== Exercise directions ==
Find the string "json" in the listing and report every line that has it.

+ + +

===== config.mk =====
export PLATFORM = sky130hd
export DESIGN_NAME = ecc_err_log
export DESIGN_NICKNAME = d
export VERILOG_FILES = /design/src/design/ecc_pkg.sv /design/src/design/ecc_err_log.sv
export VERILOG_INCLUDE_DIRS = /design/src /design/src/design
export SDC_FILE = /design/constraint.sdc
export NUM_CORES = 1
export LEC_CHECK = 0
export BUFFER_PORTS_ARGS = -buffer_cell sky130_fd_sc_hd__buf_2
export CAP_MARGIN = 20
export CORE_UTILIZATION = 47
export CTS_CLUSTER_DIAMETER = 30
export CTS_CLUSTER_SIZE = 14
export DETAILED_ROUTE_END_ITERATION = 7
export MAX_ROUTING_LAYER = met4
export PLACE_DENSITY = 0.72
export SLEW_MARGIN = 20
export SYNTH_ARGS = -nofsm -noshare
export SYNTH_HDL_FRONTEND = slang
export SYNTH_SLANG_ARGS = --single-unit
export TNS_END_PERCENT = 5

===== constraint.sdc =====
create_clock -name clk -period 1.7 [get_ports clk]
set_clock_uncertainty 0.05 [all_clocks]
set_input_delay 0.17 -clock clk [delete_from_list [all_inputs] [get_ports clk]]
set_output_delay 0.17 -clock clk [all_outputs]
set_load 0.01 [all_outputs]

===== src/design/ecc_params.svh =====
`ifndef ECC_PARAMS_SVH
`define ECC_PARAMS_SVH

// data and check field widths.
`define ECC_DATA_W 81
`define ECC_CHK_W  8

// stored codeword, check bits above data.
`define ECC_CW_W   89

// storage geometry.
`define ECC_ADDR_W 6
`define ECC_DEPTH  64

// error counter width.
`define ECC_CNT_W  16

`endif


===== src/design/ecc_pkg.sv =====
`default_nettype none

`include "ecc_params.svh"

package ecc_pkg;

    // user data word.
    typedef logic [`ECC_DATA_W-1:0] data_t;

    // secded check field.
    typedef logic [`ECC_CHK_W-1:0] chk_t;

    // check bits sit above the data bits.
    typedef logic [`ECC_CW_W-1:0] cw_t;

    // word address into the array.
    typedef logic [`ECC_ADDR_W-1:0] addr_t;

    // saturating error counter.
    typedef logic [`ECC_CNT_W-1:0] cnt_t;

endpackage

`default_nettype wire


===== src/design/ecc_err_log.sv =====
`default_nettype none

`include "ecc_params.svh"

module ecc_err_log import ecc_pkg::*; (
    input  logic  clk,
    input  logic  rst_n,
    input  logic  rd_valid,
    input  logic  sbit_err,
    input  logic  dbit_err,
    input  addr_t err_addr,
    output cnt_t  sbit_count,
    output cnt_t  dbit_count,
    output addr_t last_err_addr
);

    logic sbit_hit;
    logic dbit_hit;

    assign sbit_hit = rd_valid & sbit_err;
    assign dbit_hit = rd_valid & dbit_err;

    // counters hold at all ones.
    always_ff @(posedge clk) begin
        if (!rst_n) begin
            sbit_count <= '0;
            dbit_count <= '0;
        end else begin
            if (sbit_hit && (sbit_count != '1)) begin
                sbit_count <= sbit_count + 1'b1;
            end
            if (dbit_hit && (dbit_count != '1)) begin
                dbit_count <= dbit_count + 1'b1;
            end
        end
    end

    always_ff @(posedge clk) begin
        if (!rst_n) begin
            last_err_addr <= '0;
        end else if (sbit_hit || dbit_hit) begin
            last_err_addr <= err_addr;
        end
    end

endmodule

`default_nettype wire


[Word-level counts from Yosys, hierarchy flattened]
Cells that the tools add are included.
W data, S select, Z words.
Word-level totals
  flip-flop bits (word level): 38
  bits of input ports: 11
  output and inout port bits: 38
  logic and storage cells: 12
Cells by class
  add/sub/neg operators: 2
  equal/unequal tests: 2
  bitwise gates (word level): 2
  reduce and logical (&&, ||, !) cells: 3
Operators with widths (number)
  $add A16 B1 Y16 const B: 2
  $ne A16 B16 Y1 const B: 2
  $and A1 B1 Y1: 2
  $logic_and A1 B1 Y1: 2
  $logic_or A1 B1 Y1: 1

[Depth between registers and ports, before layout]
Gate-level depths: netlist of run 1.
  word-level depth: 2
  mapped depth: 6
  mapped depth without buffers: 5

[Worst setup path after synthesis of run 1]
Ideal clock, no wire load.
  kind: flip-flop to flip-flop
  from: register sbit_count[4]
  to: register sbit_count[13]
  library setup time: 0.071 ns
  arrival time: 1.776 ns
  required time: 1.579 ns
  path slack: -0.197 ns
  cell stages (with the launch flop): 5
  path buffers: 0
  clock period less this slack: 1.897 ns
  path through: dfxtp_1 -> nand4_2 -> or4_4 -> or4_1 -> a21oi_1
On the way
  cells in the longest elaborated chain, start to end: 2
  elaborated cells on any way between the ends: 3
  classes of those cells: 1 x add/sub; 1 x eq/ne; 1 x reduce/logical
Ends and longest elaborated chain
  start: declaration: RTL line ecc_err_log.sv:12  | output cnt_t sbit_count,
  start signal: assignment: RTL line ecc_err_log.sv:30  | sbit_count <= sbit_count + 1'b1;
  branches (longest 2 deep; another with $add A16 B1 Y16)
Parallel ways; which one is timed is not known.
A chain may end at the register's enable or synchronous reset.

[Worst setup path after layout of run 1]
  from: register sbit_count[8]
  to: register sbit_count[15]
The elaborated chain is that of the path after synthesis.

==> impl_metrics.json, run 1 <==
{
  "worst-path-max-fanout": 6,
  "numCtsBuffers": 5,
  "end_kind": "register",
  "ys_seq_area_share_pct": 41.4,
  "drtPass1Iterations": 4,
  "drv_cap": 0,
  "fp.coreArea_um2": 3720,
  "crit_chain": "nand3_1 -> or4_4 -> or4_1 -> a21oi_1",
  "grt-ovfl-total": 0,
  "synth_area_um2": 1840,
  "clockRootBuffer": "clkbuf_8",
  "hold_buffers": 0,
  "cts_max_level": 2,
  "path_buf_inv": 0,
  "dieArea_um2": 4160,
  "synth_ff_type": "dfxtp_1",
  "synthCells": 214,
  "power.density_nw_per_um2": 697,
  "synth_edf_count": 0,
  "finalSetupViolCount": 0,
  "fin_setup_tns_ns": 0,
  "drtAntennaViolNets": 0,
  "fmax_ghz": 0.604,
  "rsz0062_at_grt": "yes",
  "die_y_um": 64.5,
  "maxSlewHeadroom_pct": 71.7,
  "antenna_found_initial": 0,
  "cp-start-kind": "register",
  "fin_crit_sh_pct": 97.4,
  "synth_warnings": 0,
  "cts_tree": "yes",
  "cts.sinks": 38,
  "r2r_cells": 4,
  "max_stage_delay_ns": 0.56,
  "synth_nets": 227,
  "ys_ff_latch": 38,
  "worstPathArrival_ns": 1.83,
  "min_from": "err_addr[1]",
  "dp_hpwl_um": 3210,
  "clkSlewWorstSetupHoldPaths_ns": 0.08,
  "avgSynthCellArea_um2": 8.59,
  "path_delay_family": "simple AND/OR/NAND/NOR gates",
  "start_util_pct": 49.5,
  "grt_max_degree": 28,
  "post-route-drc-count": 0,
  "hp-class": "in2reg",
  "layout_min_cycle_time_ns": 1.66,
  "status": "complete, no violations",
  "min_to": "last_err_addr[1]",
  "hold_path_depth": 3,
  "io_buffers": 48,
  "vdd_ir_drop_max_mv": 0.517,
  "wire_per_inst_um": 12.5,
  "syn_to_final_growth_pct": 41.0,
  "vias_per_cell": 5.48,
  "fill_cells": 325,
  "grt.total_usage_pct": 23.9,
  "r2r-start": "sbit_count[8]",
  "n_antenna_cell": 0,
  "clockBufferDepth": 2,
  "dp_slack_ns": -0.0494,
  "die_w_um": 64.5,
  "worst_pin_slew_ns": 0.424,
  "hold_viol_final": 0,
  "vias": 1917,
  "num_rows": 22,
  "async_reset_ff_share_pct": 0,
  "clock_latency_ns": 0.29,
  "slew_viol_final": 0,
  "gp_congestion": 0.851,
  "io_pins": 49,
  "final_cell_mix": "buf_2 (48), buf_4 (37), dfxtp_1 (31)",
  "grt_pass1_wl_um": 7670,
  "power_leakage_nw": 1.13,
  "layout-drive-gt1-share_pct": 37.4,
  "reg2reg_to": "sbit_count[15]",
  "worstSetupPathType": "reg2reg",
  "rrSetupSlack_ns": 0.04,
  "final.setup.worst_slack_ns": 0.0445,
  "grt_pass1_vias": 1776,
  "crit_required_ns": 1.88,
  "wirelength_um": 4370,
  "slowest_stage": "or4_4",
  "mostFrequentLayoutCell": "buf_2",
  "drtIter0Drc": 123,
  "synth.distinct_cells": 34,
  "nets": 314
}
[tightest hold or removal path: stages]
cell and delay, ns:
buf_2 0.07, mux2i_1 0.05, nor2_1 0.07
[report_power, final]
group / total [mW] / switching [mW] / internal [mW]
clock network: 0.769 / 0.332 / 0.437
registers: 0.909 / 0.0100 / 0.899
logic: 0.127 / 0.0678 / 0.0594
total: 1.81 / 0.410 / 1.40
[sequential cells by signal (all words and copies together), names as in the netlist]
register,count
dbit_count,16
last_err_addr,6
sbit_count,16
[Yosys cell counts (2+ instances only)]
master / instances / share of area [%]
nor3_1: 5 / 1.4
nand3_1: 9 / 2.5
a211oi_1: 3 / 1.2
and2_1: 3 / 1.0
nand2_1: 21 / 4.3
ha_1: 2 / 1.4
or4_1: 6 / 2.5
nand4_1: 9 / 3.1
or2_2: 3 / 1.0
nor2_1: 13 / 2.7
xor2_1: 2 / 0.95
clkbuf_1: 5 / 1.0
o31ai_1: 5 / 2.0
and4_1: 6 / 2.9
inv_1: 4 / 0.82
nand2b_1: 8 / 2.7
a21oi_1: 21 / 5.7
dfxtp_1: 38 / 41
mux2i_1: 16 / 8.7
nor4_1: 2 / 0.68
o21ai_0: 11 / 3.0
or3_1: 8 / 2.7
o41ai_1: 2 / 0.95
and3_1: 2 / 0.68
[stage by stage]
stage | hold slack [ns] | instance area, um2 | utilization, % | total power [mW] | instances
floorplan | 0.264 | 1880 | - | 0.999 | 214
global placement | 0.351 | 2440 | 65.7 | 1.05 | 341
detailed placement | 0.361 | 2440 | 65.7 | 1.06 | 341
CTS | 0.0471 | 2570 | 69.2 | 1.83 | 350
global route | 0.0698 | 2590 | 69.7 | 1.88 | 350
finish | 0.0566 | 2590 | 69.7 | 1.81 | 350
[logic make-up (layout without fill, tap and decap cells)]
kind of cell               after synthesis  after routing  synth area share (%)
buffers and inverters                   11             99                  2.31
AOI/OAI and AO/OA                       48             48                  16.0
muxes                                   16             16                  8.71
adders and majority gates                2              2                  1.36
xor gates and xnor gates                 2              2                 0.953
DFF                                     38             38                  41.4
and+or+nand+nor                         97             97                  29.3
[metal layers]
metal	up-vias	GRT usage [%]	wire length, um
met5	-	-	0
met4	0	11.1	70
met3	7	4.93	197
met2	41	37.6	1960
met1	890	29.3	2140
li1	979	-	-
[area by class of cell]
type / count / area [um2] / share of cell area, %
repair buffers: 86 / 538 / 20.8
inverters: 5 / 18.8 / 0.724
flip-flops and latches: 38 / 777 / 30.0
clock buffers: 5 / 68.8 / 2.66
well taps: 48 / 60.1 / 2.32
multi-input cells: 165 / 1080 / 41.9
clock inverters: 3 / 43.8 / 1.69
[what timing repair did]
item | CTS | global route
endpoints found under the setup margin | 2 | 15
gates resized for setup | 4 | 6
buffers inserted | 1 | 0
pin swaps | 4 | 2
[how the worst max path moves through the flow]
stage	from	cells past startpoint	slack [ns]	to
CTS	sbit_count[0]	6	0.01	sbit_count[9]
finish	sbit_count[8]	4	0.04	sbit_count[15]
global placement	sbit_count[6]	4	-0.03	sbit_count[13]
floorplan	sbit_count[2]	4	-0.1	sbit_count[13]
detailed placement	sbit_count[1]	4	-0.05	sbit_count[13]
global route	sbit_count[1]	6	-0.06	sbit_count[10]
(Power assumes the default switching activity.)
==> inputs of run 2 (changes only) <==
--- a/config.mk
+++ b/config.mk
@@ -6,14 +6,17 @@
 export SDC_FILE = /design/constraint.sdc
 export NUM_CORES = 1
 export LEC_CHECK = 0
+export ABC_CLOCK_PERIOD_IN_PS = 1700
 export BUFFER_PORTS_ARGS = -buffer_cell sky130_fd_sc_hd__buf_2
 export CAP_MARGIN = 20
-export CORE_UTILIZATION = 47
-export CTS_CLUSTER_DIAMETER = 30
+export CELL_PAD_IN_SITES_DETAIL_PLACEMENT = 0
+export CELL_PAD_IN_SITES_GLOBAL_PLACEMENT = 1
+export CORE_UTILIZATION = 34
+export CTS_CLUSTER_DIAMETER = 200
 export CTS_CLUSTER_SIZE = 14
 export DETAILED_ROUTE_END_ITERATION = 7
 export MAX_ROUTING_LAYER = met4
-export PLACE_DENSITY = 0.72
+export PLACE_DENSITY = 0.71
 export SLEW_MARGIN = 20
 export SYNTH_ARGS = -nofsm -noshare
 export SYNTH_HDL_FRONTEND = slang
==> run 2 against run 1 <==
Net effect:
- clock power down 6.2%
- non-clock buffer count grew 1
- critical path depth is the same
- core utilization is 19 points lower
- cell area is 2.2% higher
- cell count grew 6.6%
- fmax decreased by 2.5%
- die area up 37%
- wire length is 7.7% higher
- largest power group unchanged
==> impl_metrics.json, run 2 (synthesized netlist as in run 1, its figures left out) <==
{
  "hp-class": "in2reg",
  "die_w_um": 75.5,
  "dp_hpwl_um": 3450,
  "fp.coreArea_um2": 5170,
  "hold_path_depth": 3,
  "path_delay_family": "simple AND/OR/NAND/NOR gates",
  "layout_min_cycle_time_ns": 1.70,
  "antenna_found_initial": 0,
  "met1_length_um": 2270,
  "rrSetupSlack_ns": 0.002,
  "power.density_nw_per_um2": 665,
  "cp-start-kind": "register",
  "crit_required_ns": 1.88,
  "mostFrequentLayoutCell": "buf_2",
  "clkSlewWorstSetupHoldPaths_ns": 0.08,
  "whs_ns": 0.0478,
  "wire_per_inst_um": 12.6,
  "power.share.combinational_pct": 7.4,
  "post-route-drc-count": 0,
  "grt.total_usage_pct": 18.0,
  "drtPass1Iterations": 4,
  "worst-path-max-fanout": 6,
  "grt-ovfl-total": 0,
  "drv_cap": 0,
  "gp_congestion": 0.779,
  "numCtsBuffers": 5,
  "path_buf_inv": 0,
  "fmax_ghz": 0.589,
  "clkPwrFrac_pct": 40.9,
  "start_util_pct": 35.5,
  "status": "complete, no violations",
  "slew_viol_final": 0,
  "dieArea_um2": 5700,
  "cts.sinks": 38,
  "reg2reg_to": "sbit_count[13]",
  "grt_pass1_vias": 1679,
  "crit_chain": "nand4_4 -> or4_4 -> or4_1 -> a21oi_1",
  "vdd_ir_drop_max_mv": 0.471,
  "dpl.cell_count": 364,
  "power_leakage_nw": 1.16,
  "worst_pin_slew_ns": 0.422,
  "slowest_stage": "or4_4",
  "hold_viol_final": 0,
  "routed-wl-met2_um": 2220,
  "final_cells": 373,
  "min_to": "last_err_addr[5]",
  "fin_crit_sh_pct": 99.9,
  "switching_share_pct": 24.1,
  "top_layer": "met4",
  "layout-drive-gt1-share_pct": 40.3,
  "wirelength_um": 4700,
  "internal_power_mw": 1.34,
  "io_pins": 49,
  "clockRootBuffer": "clkbuf_8",
  "r2r_cells": 4,
  "final.setup.worst_slack_ns": 0.00244,
  "die_y_um": 75.5,
  "dp_slack_ns": -0.0517,
  "fin_setup_tns_ns": 0,
  "p_total_mw": 1.76,
  "syn_to_final_growth_pct": 44.0,
  "fill_cells": 521,
  "min_from": "err_addr[5]",
  "final_cell_mix": "buf_2 (48), buf_4 (39), dfxtp_1 (28)",
  "cts_tree": "yes",
  "drtIter0Drc": 57,
  "nets": 315,
  "worstSetupPathType": "reg2reg",
  "grt_max_degree": 27,
  "max_stage_delay_ns": 0.58,
  "grt_pass1_wl_um": 7470,
  "n_antenna_cell": 0,
  "io_buffers": 48,
  "finalSetupViolCount": 0,
  "drtAntennaViolNets": 0,
  "rsz0062_at_grt": "yes",
  "r2r-start": "sbit_count[7]",
  "p_sw_uw": 424,
  "worstPathArrival_ns": 1.88,
  "multi_input_area_um2": 1120,
  "maxSlewHeadroom_pct": 71.8,
  "vias": 1916,
  "largestRegisters": "dbit_count (16), sbit_count (16), last_err_addr (6)",
  "clock_latency_ns": 0.30,
  "p_seq_share_pct": 51.6,
  "wl_met3_um": 137,
  "vias_per_cell": 5.14,
  "cts_max_level": 2,
  "num_rows": 26,
  "clockBufferDepth": 2,
  "end_kind": "register",
  "regArea_um2": 781
}
run 2: power groups by stage:
stage	Sequential [mW]	Clock (mW)	Combinational, mW
2_1_floorplan	0.938	0	0.0609
3_3_place_gp	0.929	0	0.128
3_5_place_dp	0.929	0	0.129
4_1_cts	0.908	0.750	0.130
5_1_grt	0.911	0.782	0.146
6_report	0.909	0.721	0.130
run 2: cell type report:
cell class,count,area share (%)
clock buffers,6,3.54
clock inverters,2,0.567
inverters,5,0.709
multi-input cells,165,42.2
flip-flops and latches,38,29.5
well taps,70,3.31
repair buffers,87,20.1
run 2: metal layers:
metal	up-vias	track usage (%)
li1	975	-
met4	0	7.41
met2	32	28.2
met1	901	22.6
met3	8	3.57
met5	-	-
run 2: worst max-delay path by stage:
stage | from | endpoint | slack [ns] | cells after the start
global route | sbit_count[7] | sbit_count[15] | -0.07 | 4
global placement | sbit_count[7] | sbit_count[13] | -0.03 | 4
finish | sbit_count[7] | sbit_count[13] | 0.002 | 4
detailed placement | sbit_count[7] | sbit_count[13] | -0.05 | 4
floorplan | sbit_count[2] | sbit_count[13] | -0.1 | 4
CTS | dbit_count[0] | dbit_count[0] | 0.007 | 6
run 2: worst register-to-register path, stage by stage (launching register included):
cell and delay, ns:
dfxtp_2 0.36, nand4_4 0.11, or4_4 0.58, or4_1 0.42, a21oi_1 0.13
run 2: through the flow:
stage	util (%)	cell area, um2
after floorplan	-	1880
after global placement	47.7	2460
after detailed placement	47.7	2460
after CTS	49.9	2580
after global routing	51.2	2650
final	51.2	2650
run 2: what timing repair did:
item,4_1_cts,5_1_grt
setup buffers,0,1
setup endpoints to repair,4,24
hold buffers,0,0
pin swaps,3,6
gates resized for setup,3,17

+ + +

== Task output ==
==> impl_metrics.json, run 1 <==
==> impl_metrics.json, run 2 (synthesized netlist as in run 1, its figures left out) <==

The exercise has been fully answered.